Substrate Coupling Suppresses Size Dependence of Thermal Conductivity in Supported Graphene

TL;DR

This study uses molecular dynamics simulations to show that substrate coupling reduces size dependence of thermal conductivity in supported graphene, with thickness and substrate effects varying between single-layer and few-layer graphene.

Contribution

It reveals how substrate coupling suppresses size dependence of thermal conductivity in supported graphene and explores the physics behind this phenomenon.

Findings

Supported SLG's thermal conductivity is length-insensitive.

Supported FLG's thermal conductivity increases with layer number.

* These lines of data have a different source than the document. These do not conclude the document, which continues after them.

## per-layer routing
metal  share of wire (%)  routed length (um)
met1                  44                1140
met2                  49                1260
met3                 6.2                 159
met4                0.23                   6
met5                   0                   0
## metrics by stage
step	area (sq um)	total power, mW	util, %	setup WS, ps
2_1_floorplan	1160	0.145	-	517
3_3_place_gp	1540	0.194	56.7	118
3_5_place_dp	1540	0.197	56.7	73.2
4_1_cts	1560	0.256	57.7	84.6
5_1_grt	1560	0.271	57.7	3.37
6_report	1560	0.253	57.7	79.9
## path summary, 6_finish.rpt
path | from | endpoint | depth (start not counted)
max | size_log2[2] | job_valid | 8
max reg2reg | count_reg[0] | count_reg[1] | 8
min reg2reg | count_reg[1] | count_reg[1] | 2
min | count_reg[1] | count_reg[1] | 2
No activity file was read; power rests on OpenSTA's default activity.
==> config.mk <==
export PLATFORM = sky130hd
export DESIGN_NAME = goal_frame_receiver
export DESIGN_NICKNAME = d
export VERILOG_FILES = /design/src/design/gfr_pkg.sv /design/src/design/goal_frame_receiver.sv /design/src/design/gfr_goal_store.sv
export SDC_FILE = /design/constraint.sdc
export NUM_CORES = 1
export LEC_CHECK = 0
export ABC_CLOCK_PERIOD_IN_PS = 3800
export BUFFER_PORTS_ARGS = -buffer_cell sky130_fd_sc_hd__buf_4
export CORE_MARGIN = 2
export CORE_UTILIZATION = 38
export CTS_CLUSTER_SIZE = 28
export DETAILED_ROUTE_END_ITERATION = 6
export PLACE_DENSITY = 0.55
export SYNTH_ARGS = -nofsm -noshare
export SYNTH_HDL_FRONTEND = slang
export SYNTH_HIERARCHICAL = 1
export SYNTH_SLANG_ARGS = --single-unit
==> constraint.sdc <==
create_clock -name clock -period 3.8 [get_ports clock]
set_input_delay 0.57 -clock clock [delete_from_list [all_inputs] [get_ports clock]]
set_output_delay 0.57 -clock clock [all_outputs]
set_load 0.03 [all_outputs]
`src/rtl/indexed_list_shift_store_core_defines.svh`:
```
// assertion macros shared by the indexed list store rtl
// no dependencies; included by files that carry concurrent checks
`ifndef INDEXED_LIST_SHIFT_STORE_CORE_DEFINES_SVH
`define INDEXED_LIST_SHIFT_STORE_CORE_DEFINES_SVH

// same-cycle implication, checks off while in reset
`define ILSS_ASSERT_IMPLY(label, clk, rst_n, ante, cons, msg) \
  label: assert property (@(posedge clk) disable iff (!rst_n) (ante) |-> (cons)) \
    else $error(msg);

// next-cycle implication, checks off while in reset
`define ILSS_ASSERT_NEXT(label, clk, rst_n, ante, cons, msg) \
  label: assert property (@(posedge clk) disable iff (!rst_n) (ante) |=> (cons)) \
    else $error(msg);

`endif

```
`src/rtl/ilss_pkg.sv`:
```
// shared types, codes and sizing functions for the indexed list store
// no dependencies; imported by every module of the block
`default_nettype none

package ilss_pkg;

  localparam int CAPACITY_DEF   = 1024;
  localparam int ITEM_WIDTH_DEF = 32;

  localparam int CMD_W       = 3;
  localparam int POS_W       = 10;
  localparam int ITEM_IO_W   = 32;
  localparam int STATUS_W    = 2;
  localparam int LEN_OUT_W   = 11;
  localparam int IN_TDATA_W  = 48;
  localparam int OUT_TDATA_W = 48;
  localparam int OUT_PAD_W   = OUT_TDATA_W - ITEM_IO_W - LEN_OUT_W;

  // widest cell index the op struct can carry (capacity up to 65536)
  localparam int MAX_IDX_W = 16;

  // read tree fan-in per level
  localparam int TREE_RADIX_LOG = 4;
  localparam int TREE_RADIX     = 1 << TREE_RADIX_LOG;

  typedef logic [CMD_W-1:0]    cmd_t;
  typedef logic [STATUS_W-1:0] status_t;

  localparam cmd_t CMD_APPEND    = 3'd0;
  localparam cmd_t CMD_POP       = 3'd1;
  localparam cmd_t CMD_READ      = 3'd2;
  localparam cmd_t CMD_OVERWRITE = 3'd3;
  localparam cmd_t CMD_INSERT    = 3'd4;
  localparam cmd_t CMD_REMOVE    = 3'd5;

  localparam status_t ST_OK    = 2'd0;
  localparam status_t ST_RANGE = 2'd1;
  localparam status_t ST_EMPTY = 2'd2;
  localparam status_t ST_FULL  = 2'd3;

  // broadcast to every cell during the execute cycle
  typedef struct packed {
    logic                 wr;      // write word at pos
    logic                 ins;     // shift up above pos, write word at pos
    logic                 rem;     // shift down from pos
    logic                 rd;      // capture entry at rd_pos for the read tree
    logic [MAX_IDX_W-1:0] pos;
    logic [MAX_IDX_W-1:0] rd_pos;
  } cell_op_t;

  function automatic int tree_levels(input int leaves);
    int lv;
    lv = ($clog2(leaves) + TREE_RADIX_LOG - 1) / TREE_RADIX_LOG;
    if (lv < 1) begin
      lv = 1;
    end
    return lv;
  endfunction

  // offset of the first node of a level in the flat node array (level 1 at 0)
  function automatic int tree_off(input int pad, input int lvl);
    int off;
    off = 0;
    for (int k = 1; k < lvl; k++) begin
      off += pad >> (TREE_RADIX_LOG * k);
    end
    return off;
  endfunction

endpackage

`default_nettype wire

```
`src/rtl/ilss_cell.sv`:
```
// one list entry: holds a word, shifts with its neighbors, offers it to the read tree
// depends on ilss_pkg
`default_nettype none

module ilss_cell #(
  parameter int ITEM_WIDTH = 32,
  parameter int IDX_W      = 10,
  parameter int INDEX      = 0
) (
  input  wire                     clk,
  input  ilss_pkg::cell_op_t      op,
  input  wire  [ITEM_WIDTH-1:0]   wr_word,
  input  wire  [ITEM_WIDTH-1:0]   prev_q,
  input  wire  [ITEM_WIDTH-1:0]   next_q,
  output logic [ITEM_WIDTH-1:0]   data_q,
  output logic [ITEM_WIDTH-1:0]   rd_q
);
  import ilss_pkg::*;

  localparam logic [IDX_W-1:0] MY_IDX = IDX_W'(INDEX);

  logic [ITEM_WIDTH-1:0] data_r, data_nxt;
  logic [ITEM_WIDTH-1:0] rd_r, rd_nxt;
  logic [IDX_W-1:0]      pos, rd_pos;

  assign pos    = op.pos[IDX_W-1:0];
  assign rd_pos = op.rd_pos[IDX_W-1:0];

  always_comb begin
    priority if (op.ins && (MY_IDX > pos)) begin
      data_nxt = prev_q;
    end else if ((op.ins || op.wr) && (MY_IDX == pos)) begin
      data_nxt = wr_word;
    end else if (op.rem && (MY_IDX >= pos)) begin
      data_nxt = next_q;
    end else begin
      data_nxt = data_r;
    end
  end

  // zero unless selected, so the tree can simply or everything together
  always_comb begin
    if (op.rd) begin
      rd_nxt = (MY_IDX == rd_pos) ? data_r : '0;
    end else begin
      rd_nxt = rd_r;
    end
  end

  always_ff @(posedge clk) begin
    data_r <= data_nxt;
    rd_r   <= rd_nxt;
  end

  assign data_q = data_r;
  assign rd_q   = rd_r;

endmodule

`default_nettype wire

```
`config.mk`:
```
export PLATFORM = sky130hd
export DESIGN_NAME = ilss_cell
export DESIGN_NICKNAME = d
export VERILOG_FILES = /design/src/rtl/indexed_list_shift_store_core_defines.svh /design/src/rtl/ilss_pkg.sv /design/src/rtl/ilss_cell.sv
export SDC_FILE = /design/constraint.sdc
export NUM_CORES = 1
export LEC_CHECK = 0
export BUFFER_PORTS_ARGS = -buffer_cell sky130_fd_sc_hd__buf_4
export CAP_MARGIN = 20
export CORE_UTILIZATION = 40
export CTS_CLUSTER_SIZE = 14
export DETAILED_ROUTE_END_ITERATION = 16
export PLACE_DENSITY = 0.78
export SKIP_LAST_GASP = 1
export SYNTH_ARGS = -nofsm -noshare
export SYNTH_HDL_FRONTEND = slang
export SYNTH_SLANG_ARGS = --single-unit
```
`constraint.sdc`:
```
create_clock -name clk -period 3.8 [get_ports clk]
set_clock_uncertainty 0.2 [all_clocks]
set_input_delay 0.19 -clock clk [delete_from_list [all_inputs] [get_ports clk]]
set_output_delay 0.19 -clock clk [all_outputs]
set_load 0.005 [all_outputs]
```
==> results of run 1 <==
==> worst max-delay path by stage <==
stage                           end  cells past startpoint  slack, ns  startpoint
6_report       data_q[25]$_DFFE_PP_                      6       1.05      op[19]
5_1_grt        data_q[25]$_DFFE_PP_                      6       0.87      op[19]
4_1_cts         data_q[1]$_DFFE_PP_                      6       1.05      op[25]
3_5_place_dp    data_q[1]$_DFFE_PP_                      5       1.26      op[19]
3_3_place_gp   data_q[25]$_DFFE_PP_                      5       1.28      op[19]
2_1_floorplan   data_q[0]$_DFFE_PP_                      2       1.72      op[19]
==> layer usage <==
metal  share of wire  GRT usage  up-vias
met1            0.34      0.178      995
met5               0          0        -
met3           0.075     0.0574       16
met2            0.56      0.381      114
li1                -          -      988
met4           0.023     0.0970        0
==> cell usage in the layout (no fill, tap or decap), types with 2 or more instances in the layout <==
cell type,synthesis,layout
and2_1,7,7
and2_2,25,25
buf_4,0,155
bufinv_16,0,2
clkbuf_8,0,9
clkinv_1,0,2
clkinv_2,0,2
dlygate4sd3_1,0,64
edfxtp_1,64,64
mux2_2,2,2
mux2_4,30,30
nor4_1,2,2
==> area by class of cell <==
cell class	instances	area, sq um	area share
sequential	64	1920	0.397
tap	80	100	0.0207
clock buffer	9	124	0.0256
multi-input combinational	73	802	0.166
timing repair buffer	219	1800	0.373
clock inverter	7	86.3	0.0178
==> power groups by stage <==
stage / registers [uW] / logic [uW] / clock network (uW)
global placement: 802 / 121 / 0
finish: 787 / 177 / 611
floorplan: 804 / 27.6 / 0
detailed placement: 802 / 125 / 0
CTS: 787 / 176 / 626
global route: 787 / 188 / 656
==> through the flow <==
stage	power, uW	cells
after global routing	1630	452
after global placement	923	372
after CTS	1590	452
final	1570	452
after floorplan	831	143
after detailed placement	927	372
==> state kept, by name, indices dropped and copies added, names as in the netlist <==
register and count:
data_q 32, rd_q 32
==> repair_timing <==
| action | in CTS | in global routing |
|---|---|---|
| endpoints found under the hold margin | 32 | 0 |
| hold buffers | 64 | 0 |
| buffers inserted | 0 | 0 |
==> logic make-up after synthesis <==
group | count (synthesis) | synth area share
AND/OR/NAND/NOR | 40 | 0.109
multiplexers | 32 | 0.170
flip-flops | 64 | 0.691
AO/OA/AOI/OAI | 1 | 0.00540
buffers and inverters | 6 | 0.0243
==> results_dict.tcl, run 1 <==
set metrics [dict create \
    place_area_sq_mm 0.00399 \
    antenna_found_initial 0 \
    worstReg2RegStart "data_q[29]$_DFFE_PP_" \
    crit_type "input pin to register" \
    path_buf_inv 3 \
    rows 30 \
    yosysTopAreaCell "edfxtp_1" \
    grt_max_degree 33 \
    synth_seq_area_share 0.691 \
    drtIter0Drc 61 \
    io_pins 197 \
    crit_top_cell "buf_4" \
    power_density_mw_per_mm2 325 \
    grt_pass1_vias 2254 \
    internal_power_uw 1280 \
    cp.required_ns 3.68 \
    cp_cell_sequence "buf_4 > nor4_1 > o2111ai_4 > buf_4 > mux2_4 > dlygate4sd3_1" \
    crit_fanout 19 \
    io_buffer_count 152 \
    post-route-cell-area_sq_mm 0.00484 \
    start_util 0.411 \
    fmax_mhz 363 \
    hold_slack_ns 0.113 \
    utilization 0.716 \
    combPwrFrac 0.112 \
    cts-root-buf "clkbuf_8" \
    setup_tns_ns 0 \
    num-fill-cells 453 \
    post-place-ws_ns 1.26 \
    min_path_type "input pin to register" \
    drc 0 \
    die_y_um 85.4 \
    pwr-share-seq 0.500 \
    synth_most_common_cell "edfxtp_1" \
    grt_overflow_total 0 \
    rsz0062_at_grt "false" \
    area_delta_synth_final_pct 74.0 \
    num_vias 2113 \
    clockPowerShare 0.388 \
    tightest_slew_ns 0.696 \
    synth.top_cell.area_share 0.691 \
    crit_path_end_kind "register" \
    yosys_warnings 0 \
    clk_latency_ns 0.33 \
    worst-r2r-setup-slack_ns 2.76 \
    slew_headroom 0.536 \
    netlist_instances 143 \
    netlist_area_sq_mm 0.00278 \
    dieWidth_um 85.4 \
    gp_congestion 0.688 \
    core_area_sq_mm 0.00676 \
    power_leakage_uw 0.00219 \
    clkSinkCount 64 \
    synth_seq_cells 64 \
    ant_nets 0 \
    slew_viol_final 0 \
    min-delay-start "op[32]" \
    p_sw_frac 0.186 \
    fin_crit_sh 0.724 \
    drt_first_pass_iters 4 \
    ir_drop_v 0.000173 \
    cts.repair.resized 0 \
    worst_path_largest_cell_delay_ns 0.57 \
    drive_above_1_share 0.616 \
    cp-start-kind "input pin" \
    antenna-diode-count 0 \
    grt_use_total 0.193 \
    holdPathEnd "rd_q[26]$_SDFFCE_PP0P_" \
    cap_viol_max_count 0 \
    synth_nets 276 \
    finalHoldViolCount 0 \
    synth_area_per_cell_sq_um 19.4 \
    switching_power_uw 294 \
    crit_family "buffers and inverters" \
    avgRoutedWirePerCell_um 15.1 \
    rr_worst_depth 1 \
    outcome "finished, final reports clean" \
    ys_types 14 \
    synth_edf_count 64 \
    async_reset_ff_frac 0 \
    critPathArrivalTime_ns 2.63 \
    ys_top_cells_by_area "edfxtp_1, mux2_4, and2_2" \
    fin_ws_ns 1.05 \
    grt_pass1_wl_mm 10.4 \
    hold_path_depth 1 \
    cts_tree "done" \
    totalWireLength_mm 6.85 \
    cts_buffers 9 \
    yosys-top-cells-count "edfxtp_1, mux2_4, and2_2" \
    cts.path.max_buffers 2 \
    finalSetupViolCount 0 \
    h-tree-depth 3 \
    fp.dieArea_sq_mm 0.00729 \
    reg2reg_to "rd_q[29]$_SDFFCE_PP0P_" \
    post-dp-hpwl_mm 4.51 \
    layout.nets 500 \
    clk_pin_slew_ns 0.07 \
    slowest_stage "dlygate4sd3_1" \
    fin_crit_ns 2.75 \
    routed_via_density 4.67 \
    synth_flop_cell "edfxtp_1" \
]
Note: power is estimated with default switching activity, not from simulation.
==> inputs of run 2 (changes only) <==
ABC_AREA = 1   (was not set)
PLACE_DENSITY = 0.77   (was 0.78)
clock period = 2.6 ns   (was 3.8 ns; I/O delays follow)
==> results_dict.tcl, run 2 <==
set metrics [dict create \
    avgRoutedWirePerCell_um 15.0 \
    worstReg2RegStart "data_q[6]$_DFFE_PP_" \
    yosysTopAreaCell "edfxtp_1" \
    netlist_instances 233 \
    synth_most_common_cell "nand2_1" \
    post-dp-hpwl_mm 5.23 \
    finalHoldViolCount 0 \
    drt_first_pass_iters 4 \
    clk_pin_slew_ns 0.07 \
    slew_headroom 0.301 \
    holdPathEnd "rd_q[8]$_SDFFCE_PP0P_" \
    ys_top_cells_by_area "edfxtp_1, nand2_1, nor3b_1" \
    clkSinkCount 64 \
    fmax_mhz 485 \
    num-fill-cells 520 \
    crit_type "input pin to register" \
    ant_nets 0 \
    grt_pass1_wl_mm 12.7 \
    hold_slack_ns 0.0625 \
    synth_seq_cells 64 \
    ys_types 18 \
    place_area_sq_mm 0.00404 \
    mostFrequentLayoutCell "buf_4" \
    reg2reg_to "rd_q[6]$_SDFFCE_PP0P_" \
    netlist_area_sq_mm 0.00284 \
    async_reset_ff_frac 0 \
    start_util 0.416 \
    synth_nets 366 \
    utilization 0.712 \
    rr_worst_depth 1 \
    gp_congestion 0.782 \
    ir_drop_v 0.000231 \
    area_delta_synth_final_pct 71.1 \
    grt_pass1_vias 2625 \
    totalWireLength_mm 8.22 \
    worst-r2r-setup-slack_ns 1.52 \
    routed_via_density 4.87 \
    rsz0062_at_grt "false" \
    clk_latency_ns 0.33 \
    antenna-diode-count 0 \
    drtIter0Drc 96 \
    cts-root-buf "clkbuf_8" \
    cts-hold-fix-buffers 64 \
    rows 30 \
    min_path_type "input pin to register" \
    cp.required_ns 2.49 \
    cap_viol_max_count 0 \
    num_vias 2667 \
    path_buf_inv 3 \
    fp.dieArea_sq_mm 0.00745 \
    cts.path.max_buffers 2 \
    crit_path_end_kind "register" \
    outcome "finished, final reports clean" \
    yosys-top-cells-count "nand2_1, edfxtp_1, nand4_1, nor3b_1, nor2_1" \
    grt_max_degree 33 \
    hold_path_depth 1 \
    synth.top_cell.area_share 0.676 \
    drive_above_1_share 0.392 \
    cp-start-kind "input pin" \
    min-delay-start "op[32]" \
    grt_use_total 0.226 \
    layout_common_cells "buf_4, nand2_1, edfxtp_1, dlygate4sd3_1" \
    fin_crit_sh 0.793 \
    io_buffer_count 152 \
    layout.nets 580 \
    post-route-cell-area_sq_mm 0.00487 \
    cp_cell_sequence "buf_4 > inv_1 > nand2_1 > nor2_2 > nand3_4 > nand2_1 > nand2_1 > dlygate4sd3_1" \
    core_area_sq_mm 0.00683 \
    synth_edf_count 64 \
    grt_overflow_total 0 \
    critPathArrivalTime_ns 1.95 \
    die_y_um 86.3 \
    drc 0 \
    synth_area_per_cell_sq_um 12.2 \
    crit_family "simple AND/OR/NAND/NOR gates" \
    tightest_slew_ns 1.05 \
    worst_path_largest_cell_delay_ns 0.56 \
    cts_tree "done" \
    slew_viol_final 0 \
    yosys_warnings 0 \
    dieWidth_um 86.3 \
    cts_buffers 9 \
    h-tree-depth 3 \
    post_cts_buffers 0 \
    antenna_found_initial 0 \
    slowest_stage "dlygate4sd3_1" \
    power_density_mw_per_mm2 458 \
    power_leakage_uw 0.00213 \
    crit_top_cell "nand2_1" \
    crit_fanout 32 \
    cts.repair.resized 0 \
    io_pins 197 \
    fin_crit_ns 2.06 \
    synth_flop_cell "edfxtp_1" \
    finalSetupViolCount 0 \
    synth_seq_area_share 0.676 \
    p_total_uw 2230 \
    setup_tns_ns 0 \
]
## run 2: changes by cell type after synthesis, moves of 5 or more
| cell | change |
|---|---|
| buf_2 | +5 |
| nand4_1 | +32 |
| clkbuf_1 | +5 |
| nor2_1 | +6 |
| and2_2 | -25 |
| mux2_4 | -30 |
| nor3b_1 | +32 |
| and2_1 | -7 |
| nand2_1 | +68 |
## run 2: kinds of logic after synthesis
logic type,after synthesis,share of synthesized area
and+or+nand+nor,145,0.276
DFF,64,0.676
buffers and inverters,23,0.0444
AOI/OAI and AO/OA,1,0.00352
## run 2: how the worst max path moves through the flow
stage / slack (ns) / cells after the start / end / start
6_report: 0.54 / 8 / data_q[30]$_DFFE_PP_ / op[17]
4_1_cts: 0.57 / 8 / data_q[29]$_DFFE_PP_ / op[17]
2_1_floorplan: 0.57 / 4 / data_q[0]$_DFFE_PP_ / op[19]
3_5_place_dp: 0.75 / 7 / data_q[9]$_DFFE_PP_ / op[17]
3_3_place_gp: 0.83 / 7 / data_q[2]$_DFFE_PP_ / op[16]
5_1_grt: 0.38 / 8 / data_q[30]$_DFFE_PP_ / op[17]
## run 2: cell type report
class                   count  area, sq um  share of cell area
clock inverters             6         60.1              0.0123
multi-input cells         146          796               0.163
well taps                  96          120              0.0247
flip-flops and latches     64         1920               0.395
clock buffers              10          128              0.0262
repair buffers            222         1830               0.375
inverters                   4         15.0             0.00308
## run 2: per-layer routing
metal	vias up	routed length (um)	GRT usage
met1	1284	3320	0.269
met5	-	0	0
met3	14	358	0.0276
met4	0	157	0.0924
met2	97	4380	0.413
li1	1272	-	-
## run 2: where the power goes
part	switching (uW)	leakage (uW)	internal [uW]
clock	375	0.0000920	438
sequential	4.03	0.000631	1150
combinational	90.8	0.00141	177
## run 2: stage by stage
stage | worst slack [ns] | cells
floorplan | 0.570 | 233
global placement | 0.830 | 468
detailed placement | 0.753 | 468
CTS | 0.568 | 548
global route | 0.377 | 548
finish | 0.537 | 548
==> inputs of run 3 (changes only) <==
clock period = 2.11 ns   (was 2.6 ns; I/O delays follow)
==> results_dict.tcl, run 3 (synthesis gave the netlist of run 2 again) <==
set metrics [dict create \
    outcome "finished, final reports clean" \
    setup_tns_ns 0 \
    ant_nets 0 \
    layout.nets 582 \
    core_area_sq_mm 0.00683 \
    rows 30 \
    ir_drop_v 0.000311 \
    num_vias 2728 \
    antenna_found_initial 0 \
    mostFrequentLayoutCell "buf_4" \
    grt_max_degree 33 \
    cts-root-buf "clkbuf_8" \
    grt_overflow_total 0 \
    power_density_mw_per_mm2 606 \
    finalSetupViolCount 0 \
    totalWireLength_mm 8.78 \
    io_buffer_count 152 \
    grt_pass1_wl_mm 13.0 \
    io_pins 197 \
    drt_first_pass_iters 4 \
    layout_common_cells "buf_4, nand2_1, edfxtp_1, dlygate4sd3_1" \
    fin_crit_ns 1.96 \
    grt_pass1_vias 2679 \
    crit_type "input pin to register" \
    post-place-ws_ns 0.310 \
    cts_buffers 9 \
    cp-start-kind "input pin" \
    tightest_slew_ns 0.463 \
    routed_via_density 4.96 \
    drive_above_1_share 0.392 \
    cap_viol_max_count 0 \
    post_cts_buffers 0 \
    fin_crit_sh 0.928 \
    antenna-diode-count 0 \
    clkSinkCount 64 \
    clk_pin_slew_ns 0.08 \
    finalHoldViolCount 0 \
    h-tree-depth 3 \
    hold_slack_ns 0.0344 \
    fp.dieArea_sq_mm 0.00745 \
    drc 0 \
    drtIter0Drc 141 \
    area_delta_synth_final_pct 73.8 \
    min_path_type "input pin to register" \
    clk_latency_ns 0.33 \
    grt_use_total 0.234 \
    fin_ws_ns 0.153 \
    crit_path_end_kind "register" \
    rsz0062_at_grt "false" \
    cts.path.max_buffers 2 \
    power_leakage_uw 0.00216 \
    fmax_mhz 511 \
    start_util 0.416 \
    die_y_um 86.3 \
    cts_tree "done" \
    critPathArrivalTime_ns 1.94 \
    cp.required_ns 2.10 \
    slew_viol_final 0 \
    crit_fanout 27 \
    post-dp-hpwl_mm 5.27 \
    avgRoutedWirePerCell_um 16.0 \
    gp_congestion 0.782 \
    dieWidth_um 86.3 \
    slew_headroom 0.691 \
]
## run 3: what timing repair did
item | CTS | global route
gates resized for setup | 0 | 2
hold buffers | 64 | 0
setup endpoints to repair | 0 | 29
hold endpoints to repair | 32 | 0
## run 3: path summary, 6_finish.rpt
kind | start | end | depth (start not counted) | slack (ns)
setup reg to reg | data_q[6]$_DFFE_PP_ | rd_q[6]$_SDFFCE_PP0P_ | 1 | 1.07
setup / recovery | op[19] | data_q[10]$_DFFE_PP_ | 7 | 0.15
hold reg to reg | data_q[14]$_DFFE_PP_ | rd_q[14]$_SDFFCE_PP0P_ | 1 | 0.45
hold / removal | op[32] | rd_q[30]$_SDFFCE_PP0P_ | 1 | 0.03
## run 3: metrics by stage
| step | cells | util | instance area [sq um] | power (uW) |
|---|---|---|---|---|
| after floorplan | 233 | - | 2840 | 1500 |
| after global placement | 469 | 0.592 | 4050 | 1670 |
| after detailed placement | 469 | 0.592 | 4050 | 1680 |
| after CTS | 549 | 0.720 | 4920 | 3000 |
| after global routing | 550 | 0.724 | 4940 | 3090 |
| final | 550 | 0.724 | 4940 | 2990 |
## run 3: metal layers
layer,routed length (um),track usage,up-vias
li1,-,-,1281
met1,3420,0.265,1301
met3,464,0.0352,16
met5,0,0,-
met2,4690,0.424,130
met4,201,0.127,0
## run 3: layout make-up
type | count | area (sq um)
Clock inverter | 7 | 110
Multi-Input combinational cell | 147 | 818
Inverter | 4 | 15.0
Sequential cell | 64 | 1920
Clock buffer | 9 | 124
Timing Repair Buffer | 223 | 1830
Tap cell | 96 | 120
Fill cell | 490 | 1890
## run 3: power by group
group	switching, uW	internal, uW
Combinational	119	219
Sequential	4.78	1410
Clock	465	775
## run 3: critical path, cell delays in order
cell and delay (ns):
buf_4 0.11, or2_4 0.27, nor2_8 0.20, buf_4 0.34, nand4_1 0.17, nand2_1 0.15
dlygate4sd3_1 0.58
## src/hw/rtl/vnorm_pkg.sv

```systemverilog
// Package for the 3D vector normalizer: widths, stage counts and the lane count.
// No dependencies.
package vnorm_pkg;
	localparam int CompW  = 16;
	localparam int SumW   = 32;
	localparam int RootW  = 16;
	localparam int QuotW  = 15;          // quotient bits before clamp
	localparam int DivNumW = 30;         // |c| * 16384 fits in 30 bits
	localparam int RootSteps = RootW;    // one root bit per stage
	localparam int DivSteps  = QuotW;    // one quotient bit per stage
	localparam logic [CompW-1:0] UnitOne = 16'd16384;
	localparam int Lanes = 3;
endpackage

```

## src/hw/rtl/vnorm_root.sv

```systemverilog
// Pipelined floor square root of the 32-bit sum of squares, one result bit per stage.
// Also forms the sum of squares up front. Uses vnorm_pkg.
module vnorm_root (
	input  logic clk,
	input  logic en,
	input  logic signed [vnorm_pkg::CompW-1:0] vec_x,
	input  logic signed [vnorm_pkg::CompW-1:0] vec_y,
	input  logic signed [vnorm_pkg::CompW-1:0] vec_z,
	output logic [vnorm_pkg::RootW-1:0] root
);
	localparam int N = vnorm_pkg::RootSteps;
	logic [vnorm_pkg::SumW-1:0] sq_x_s1, sq_y_s1, sq_z_s1;
	logic [vnorm_pkg::SumW+1:0] rem_q [N+1];
	logic [vnorm_pkg::RootW-1:0] rt_q [N+1];

	always_ff @(posedge clk) begin
		if (en) begin
			sq_x_s1 <= vnorm_pkg::SumW'(unsigned'(32'(vec_x * vec_x)));
			sq_y_s1 <= vnorm_pkg::SumW'(unsigned'(32'(vec_y * vec_y)));
			sq_z_s1 <= vnorm_pkg::SumW'(unsigned'(32'(vec_z * vec_z)));
			rem_q[0] <= 34'(sq_x_s1) + 34'(sq_y_s1) + 34'(sq_z_s1);
			rt_q[0]  <= '0;
		end
	end

	// restoring root: stage i decides bit N-1-i
	for (genvar i = 0; i < N; i++) begin : g_step
		localparam int B = N - 1 - i;
		logic [vnorm_pkg::SumW+1:0] trial;
		assign trial = ((34'(rt_q[i]) << (B + 1)) | (34'd1 << (2 * B)));
		always_ff @(posedge clk) begin
			if (en) begin
				if (rem_q[i] >= trial) begin
					rem_q[i+1] <= rem_q[i] - trial;
					rt_q[i+1]  <= rt_q[i] | (vnorm_pkg::RootW'(1) << B);
				end else begin
					rem_q[i+1] <= rem_q[i];
					rt_q[i+1]  <= rt_q[i];
				end
			end
		end
	end
	assign root = rt_q[N];
	// pipeline depth: 2 + N
endmodule

```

Substrate effects are weaker in FLG compared to SLG.

Abstract

Thermal conductivity $\kappa$ of both suspended and supported graphene has been studied by using molecular dynamics simulations. Obvious length dependence is observed in $\kappa$ of suspended single-layer graphene (SLG), while $\kappa$ of supported SLG is insensitive to the length. The simulation result of room temperature $\kappa$ of supported SLG is in good agreement with experimental value. In contrast to the decrease in $\kappa$ induced by inter-layer interaction in suspended few-layer graphene (FLG), $\kappa$ of supported FLG is found to increase rapidly with the layer thickness, reaching about 90% of that of bulk graphite at six layers, and eventually saturates at the thickness of 13.4 nm. More interestingly, unlike the remarkable substrate dependent $\kappa$ in SLG, the effect of substrate on thermal transport is much weaker in FLG. The underlying physics is investigated and presented.